* [INPUT FOR THIS TASK]
________________________________________
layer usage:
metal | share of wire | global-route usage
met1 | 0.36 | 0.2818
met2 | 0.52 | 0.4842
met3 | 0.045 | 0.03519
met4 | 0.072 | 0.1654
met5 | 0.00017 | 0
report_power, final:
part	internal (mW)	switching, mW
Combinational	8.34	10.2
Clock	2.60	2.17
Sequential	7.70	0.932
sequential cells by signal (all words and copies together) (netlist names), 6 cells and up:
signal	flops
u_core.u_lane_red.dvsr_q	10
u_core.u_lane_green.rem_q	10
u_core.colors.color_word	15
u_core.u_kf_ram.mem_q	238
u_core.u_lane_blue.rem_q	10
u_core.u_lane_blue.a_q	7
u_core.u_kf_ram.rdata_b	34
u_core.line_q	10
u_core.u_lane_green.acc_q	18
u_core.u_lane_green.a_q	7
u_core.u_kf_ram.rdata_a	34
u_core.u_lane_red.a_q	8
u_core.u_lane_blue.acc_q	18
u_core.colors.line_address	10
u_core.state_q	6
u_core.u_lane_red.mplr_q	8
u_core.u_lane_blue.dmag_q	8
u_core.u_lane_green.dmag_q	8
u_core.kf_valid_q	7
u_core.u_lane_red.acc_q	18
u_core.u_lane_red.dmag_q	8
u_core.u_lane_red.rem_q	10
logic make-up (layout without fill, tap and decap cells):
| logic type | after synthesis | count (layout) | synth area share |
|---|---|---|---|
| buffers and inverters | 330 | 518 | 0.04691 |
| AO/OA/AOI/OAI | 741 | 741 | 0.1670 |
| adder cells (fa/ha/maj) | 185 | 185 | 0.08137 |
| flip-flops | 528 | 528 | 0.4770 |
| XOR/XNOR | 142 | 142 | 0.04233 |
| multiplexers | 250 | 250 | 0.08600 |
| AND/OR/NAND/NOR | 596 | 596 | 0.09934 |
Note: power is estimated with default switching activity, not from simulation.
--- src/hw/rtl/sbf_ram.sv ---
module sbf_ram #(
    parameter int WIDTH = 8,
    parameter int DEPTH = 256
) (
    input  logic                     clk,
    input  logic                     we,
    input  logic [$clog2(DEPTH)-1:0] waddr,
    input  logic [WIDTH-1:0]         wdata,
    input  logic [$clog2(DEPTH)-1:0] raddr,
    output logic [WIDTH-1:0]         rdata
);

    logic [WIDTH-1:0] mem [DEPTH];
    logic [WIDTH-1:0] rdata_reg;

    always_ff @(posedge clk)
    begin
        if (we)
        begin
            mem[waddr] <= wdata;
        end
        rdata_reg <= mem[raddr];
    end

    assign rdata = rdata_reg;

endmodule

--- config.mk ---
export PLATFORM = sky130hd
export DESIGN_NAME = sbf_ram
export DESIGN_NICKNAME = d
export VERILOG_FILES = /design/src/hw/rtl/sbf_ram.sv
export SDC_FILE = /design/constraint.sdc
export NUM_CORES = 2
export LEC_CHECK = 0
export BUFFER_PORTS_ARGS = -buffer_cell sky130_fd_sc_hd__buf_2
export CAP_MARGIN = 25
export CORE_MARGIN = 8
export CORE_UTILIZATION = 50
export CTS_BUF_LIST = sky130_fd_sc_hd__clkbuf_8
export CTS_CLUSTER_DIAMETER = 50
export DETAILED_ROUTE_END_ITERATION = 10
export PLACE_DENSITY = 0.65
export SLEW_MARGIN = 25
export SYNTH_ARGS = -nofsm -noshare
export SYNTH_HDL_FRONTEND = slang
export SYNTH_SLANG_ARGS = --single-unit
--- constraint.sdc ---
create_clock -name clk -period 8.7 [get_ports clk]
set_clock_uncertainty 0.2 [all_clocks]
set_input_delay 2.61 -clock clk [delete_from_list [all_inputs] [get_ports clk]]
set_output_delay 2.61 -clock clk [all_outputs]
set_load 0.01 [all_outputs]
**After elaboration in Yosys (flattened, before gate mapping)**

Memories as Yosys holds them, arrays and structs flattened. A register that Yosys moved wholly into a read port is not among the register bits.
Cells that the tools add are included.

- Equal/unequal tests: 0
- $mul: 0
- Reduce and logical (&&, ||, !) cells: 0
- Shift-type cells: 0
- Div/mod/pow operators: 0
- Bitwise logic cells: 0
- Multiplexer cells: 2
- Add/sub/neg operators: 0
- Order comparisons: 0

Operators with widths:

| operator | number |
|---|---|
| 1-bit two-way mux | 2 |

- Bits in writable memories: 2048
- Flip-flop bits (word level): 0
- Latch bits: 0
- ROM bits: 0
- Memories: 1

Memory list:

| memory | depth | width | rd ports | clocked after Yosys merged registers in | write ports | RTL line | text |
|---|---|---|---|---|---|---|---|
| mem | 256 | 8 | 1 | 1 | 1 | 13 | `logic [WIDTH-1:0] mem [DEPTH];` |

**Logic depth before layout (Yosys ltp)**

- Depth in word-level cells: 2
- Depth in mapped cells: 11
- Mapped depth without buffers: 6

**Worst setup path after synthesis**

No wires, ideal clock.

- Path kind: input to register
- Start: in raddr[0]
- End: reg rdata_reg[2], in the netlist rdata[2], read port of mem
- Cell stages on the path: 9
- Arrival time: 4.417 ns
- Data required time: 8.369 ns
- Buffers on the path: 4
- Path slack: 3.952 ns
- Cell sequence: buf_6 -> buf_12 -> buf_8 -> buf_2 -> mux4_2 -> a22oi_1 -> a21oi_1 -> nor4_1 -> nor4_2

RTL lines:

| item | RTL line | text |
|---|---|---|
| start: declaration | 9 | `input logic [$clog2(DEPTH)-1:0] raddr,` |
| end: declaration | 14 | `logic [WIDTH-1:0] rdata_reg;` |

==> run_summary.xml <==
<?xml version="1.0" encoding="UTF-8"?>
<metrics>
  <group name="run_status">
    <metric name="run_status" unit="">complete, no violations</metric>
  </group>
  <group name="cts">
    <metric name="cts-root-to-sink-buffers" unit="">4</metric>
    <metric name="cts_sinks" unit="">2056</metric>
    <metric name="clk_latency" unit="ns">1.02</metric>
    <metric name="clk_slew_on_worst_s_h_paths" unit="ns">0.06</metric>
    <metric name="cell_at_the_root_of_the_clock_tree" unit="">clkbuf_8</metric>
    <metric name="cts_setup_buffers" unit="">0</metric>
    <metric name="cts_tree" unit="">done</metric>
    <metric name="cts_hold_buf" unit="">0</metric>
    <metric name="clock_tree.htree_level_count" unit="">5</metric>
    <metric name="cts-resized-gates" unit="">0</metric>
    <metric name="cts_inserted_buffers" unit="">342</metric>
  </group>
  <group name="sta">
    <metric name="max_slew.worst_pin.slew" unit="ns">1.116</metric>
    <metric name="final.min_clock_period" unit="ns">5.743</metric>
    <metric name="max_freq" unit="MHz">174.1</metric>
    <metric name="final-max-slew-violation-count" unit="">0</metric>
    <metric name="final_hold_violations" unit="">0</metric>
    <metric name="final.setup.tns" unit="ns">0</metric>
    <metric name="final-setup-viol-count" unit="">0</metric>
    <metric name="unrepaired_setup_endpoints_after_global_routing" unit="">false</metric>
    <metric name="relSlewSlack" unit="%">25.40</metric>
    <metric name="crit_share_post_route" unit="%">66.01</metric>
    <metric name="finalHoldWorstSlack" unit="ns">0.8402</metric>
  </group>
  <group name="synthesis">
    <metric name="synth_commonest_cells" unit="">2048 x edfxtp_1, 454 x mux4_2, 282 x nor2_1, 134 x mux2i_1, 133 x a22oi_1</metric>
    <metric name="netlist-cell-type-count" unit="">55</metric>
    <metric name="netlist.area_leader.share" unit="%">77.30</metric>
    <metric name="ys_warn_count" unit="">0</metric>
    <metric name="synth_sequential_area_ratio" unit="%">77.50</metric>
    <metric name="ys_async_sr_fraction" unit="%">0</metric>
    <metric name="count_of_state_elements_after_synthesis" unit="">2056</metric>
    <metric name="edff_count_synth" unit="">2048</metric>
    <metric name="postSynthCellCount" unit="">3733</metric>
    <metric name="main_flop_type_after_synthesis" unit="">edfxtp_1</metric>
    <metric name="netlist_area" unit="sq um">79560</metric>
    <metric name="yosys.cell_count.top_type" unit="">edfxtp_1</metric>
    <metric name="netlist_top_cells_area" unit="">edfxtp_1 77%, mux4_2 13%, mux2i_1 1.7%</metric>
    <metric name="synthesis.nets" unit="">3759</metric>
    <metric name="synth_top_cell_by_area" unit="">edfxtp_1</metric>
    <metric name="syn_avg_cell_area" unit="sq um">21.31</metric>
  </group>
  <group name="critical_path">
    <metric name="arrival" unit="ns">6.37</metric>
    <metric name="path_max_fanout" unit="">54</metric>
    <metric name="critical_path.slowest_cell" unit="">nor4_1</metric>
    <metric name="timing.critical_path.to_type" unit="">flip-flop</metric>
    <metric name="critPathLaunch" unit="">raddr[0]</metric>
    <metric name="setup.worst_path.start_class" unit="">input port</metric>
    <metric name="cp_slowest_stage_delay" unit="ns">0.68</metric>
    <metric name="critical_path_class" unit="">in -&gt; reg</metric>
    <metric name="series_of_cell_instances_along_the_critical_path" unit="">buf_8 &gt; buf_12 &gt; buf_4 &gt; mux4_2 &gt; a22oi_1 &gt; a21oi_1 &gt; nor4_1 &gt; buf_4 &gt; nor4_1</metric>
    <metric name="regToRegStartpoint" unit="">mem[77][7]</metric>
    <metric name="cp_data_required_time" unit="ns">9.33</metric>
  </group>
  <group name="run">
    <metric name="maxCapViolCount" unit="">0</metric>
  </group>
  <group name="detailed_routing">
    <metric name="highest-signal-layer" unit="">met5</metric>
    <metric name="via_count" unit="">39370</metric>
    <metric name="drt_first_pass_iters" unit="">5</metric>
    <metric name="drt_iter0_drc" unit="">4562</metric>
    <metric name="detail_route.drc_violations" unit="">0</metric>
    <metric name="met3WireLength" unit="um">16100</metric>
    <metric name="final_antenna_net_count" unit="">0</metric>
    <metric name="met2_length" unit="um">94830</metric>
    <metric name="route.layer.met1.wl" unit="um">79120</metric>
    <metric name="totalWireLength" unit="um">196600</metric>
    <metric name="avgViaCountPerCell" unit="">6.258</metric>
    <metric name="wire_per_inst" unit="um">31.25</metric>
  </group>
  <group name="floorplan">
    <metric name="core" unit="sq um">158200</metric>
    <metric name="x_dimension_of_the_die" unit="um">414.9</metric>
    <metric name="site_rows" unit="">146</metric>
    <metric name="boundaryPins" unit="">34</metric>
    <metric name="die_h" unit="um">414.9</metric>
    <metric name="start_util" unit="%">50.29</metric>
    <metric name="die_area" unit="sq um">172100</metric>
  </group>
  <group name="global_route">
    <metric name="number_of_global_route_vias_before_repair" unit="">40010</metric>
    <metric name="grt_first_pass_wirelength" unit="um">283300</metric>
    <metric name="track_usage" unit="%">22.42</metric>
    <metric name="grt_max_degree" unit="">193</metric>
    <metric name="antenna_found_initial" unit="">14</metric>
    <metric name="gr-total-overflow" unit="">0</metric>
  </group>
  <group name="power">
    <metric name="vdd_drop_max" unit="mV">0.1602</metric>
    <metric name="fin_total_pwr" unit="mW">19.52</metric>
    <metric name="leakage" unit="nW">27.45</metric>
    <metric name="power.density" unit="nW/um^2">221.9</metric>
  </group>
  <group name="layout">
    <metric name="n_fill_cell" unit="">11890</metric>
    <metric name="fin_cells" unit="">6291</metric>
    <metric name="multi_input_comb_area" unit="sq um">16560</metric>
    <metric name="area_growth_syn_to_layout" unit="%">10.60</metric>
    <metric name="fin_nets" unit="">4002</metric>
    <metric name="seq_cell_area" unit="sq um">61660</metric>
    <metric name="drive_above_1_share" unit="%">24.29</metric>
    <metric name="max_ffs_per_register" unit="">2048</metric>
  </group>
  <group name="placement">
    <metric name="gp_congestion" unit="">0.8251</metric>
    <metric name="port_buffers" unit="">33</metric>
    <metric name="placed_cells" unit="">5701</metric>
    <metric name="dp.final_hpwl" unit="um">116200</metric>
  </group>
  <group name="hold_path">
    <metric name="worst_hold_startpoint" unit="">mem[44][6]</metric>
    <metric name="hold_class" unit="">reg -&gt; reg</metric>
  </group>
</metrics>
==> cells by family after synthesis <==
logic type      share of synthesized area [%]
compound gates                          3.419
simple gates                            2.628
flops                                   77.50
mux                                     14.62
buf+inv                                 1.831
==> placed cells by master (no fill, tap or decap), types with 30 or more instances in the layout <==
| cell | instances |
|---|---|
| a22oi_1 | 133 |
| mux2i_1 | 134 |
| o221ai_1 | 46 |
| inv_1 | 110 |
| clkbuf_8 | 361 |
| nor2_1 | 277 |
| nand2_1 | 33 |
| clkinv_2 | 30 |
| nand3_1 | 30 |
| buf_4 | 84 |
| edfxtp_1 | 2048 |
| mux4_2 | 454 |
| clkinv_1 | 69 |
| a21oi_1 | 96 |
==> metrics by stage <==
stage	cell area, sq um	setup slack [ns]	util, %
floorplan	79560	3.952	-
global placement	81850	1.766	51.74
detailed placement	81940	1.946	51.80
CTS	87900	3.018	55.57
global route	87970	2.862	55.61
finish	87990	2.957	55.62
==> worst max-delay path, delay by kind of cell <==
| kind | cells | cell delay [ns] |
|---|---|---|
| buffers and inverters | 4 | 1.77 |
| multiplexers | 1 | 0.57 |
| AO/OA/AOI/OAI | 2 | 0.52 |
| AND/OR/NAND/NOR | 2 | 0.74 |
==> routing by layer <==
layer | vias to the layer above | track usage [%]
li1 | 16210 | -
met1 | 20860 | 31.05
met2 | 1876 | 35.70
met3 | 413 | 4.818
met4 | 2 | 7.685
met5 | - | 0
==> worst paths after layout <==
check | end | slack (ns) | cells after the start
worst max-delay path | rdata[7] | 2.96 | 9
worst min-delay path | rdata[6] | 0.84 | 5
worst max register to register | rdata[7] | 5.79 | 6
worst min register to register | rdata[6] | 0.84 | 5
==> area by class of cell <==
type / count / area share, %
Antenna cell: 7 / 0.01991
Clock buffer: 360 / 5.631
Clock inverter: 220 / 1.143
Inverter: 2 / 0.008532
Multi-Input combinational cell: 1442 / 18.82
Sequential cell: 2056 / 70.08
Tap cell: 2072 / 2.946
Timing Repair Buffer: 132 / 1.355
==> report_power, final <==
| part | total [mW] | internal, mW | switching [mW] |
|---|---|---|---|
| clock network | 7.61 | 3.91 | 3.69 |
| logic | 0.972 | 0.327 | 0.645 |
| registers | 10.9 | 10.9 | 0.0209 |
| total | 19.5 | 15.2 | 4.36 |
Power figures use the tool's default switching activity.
________________________________________
* [DESCRIPTION OF THE TASK] Where the listing above reaches the line that contains "528 | 0.4770 |", start retyping, and finish with the line that contains "596 | 0.09934 |"; reproduce those lines exactly and no others.

* [WRITTEN RESPONSE]
| flip-flops | 528 | 528 | 0.4770 |
| XOR/XNOR | 142 | 142 | 0.04233 |
| multiplexers | 250 | 250 | 0.08600 |
| AND/OR/NAND/NOR | 596 | 596 | 0.09934 |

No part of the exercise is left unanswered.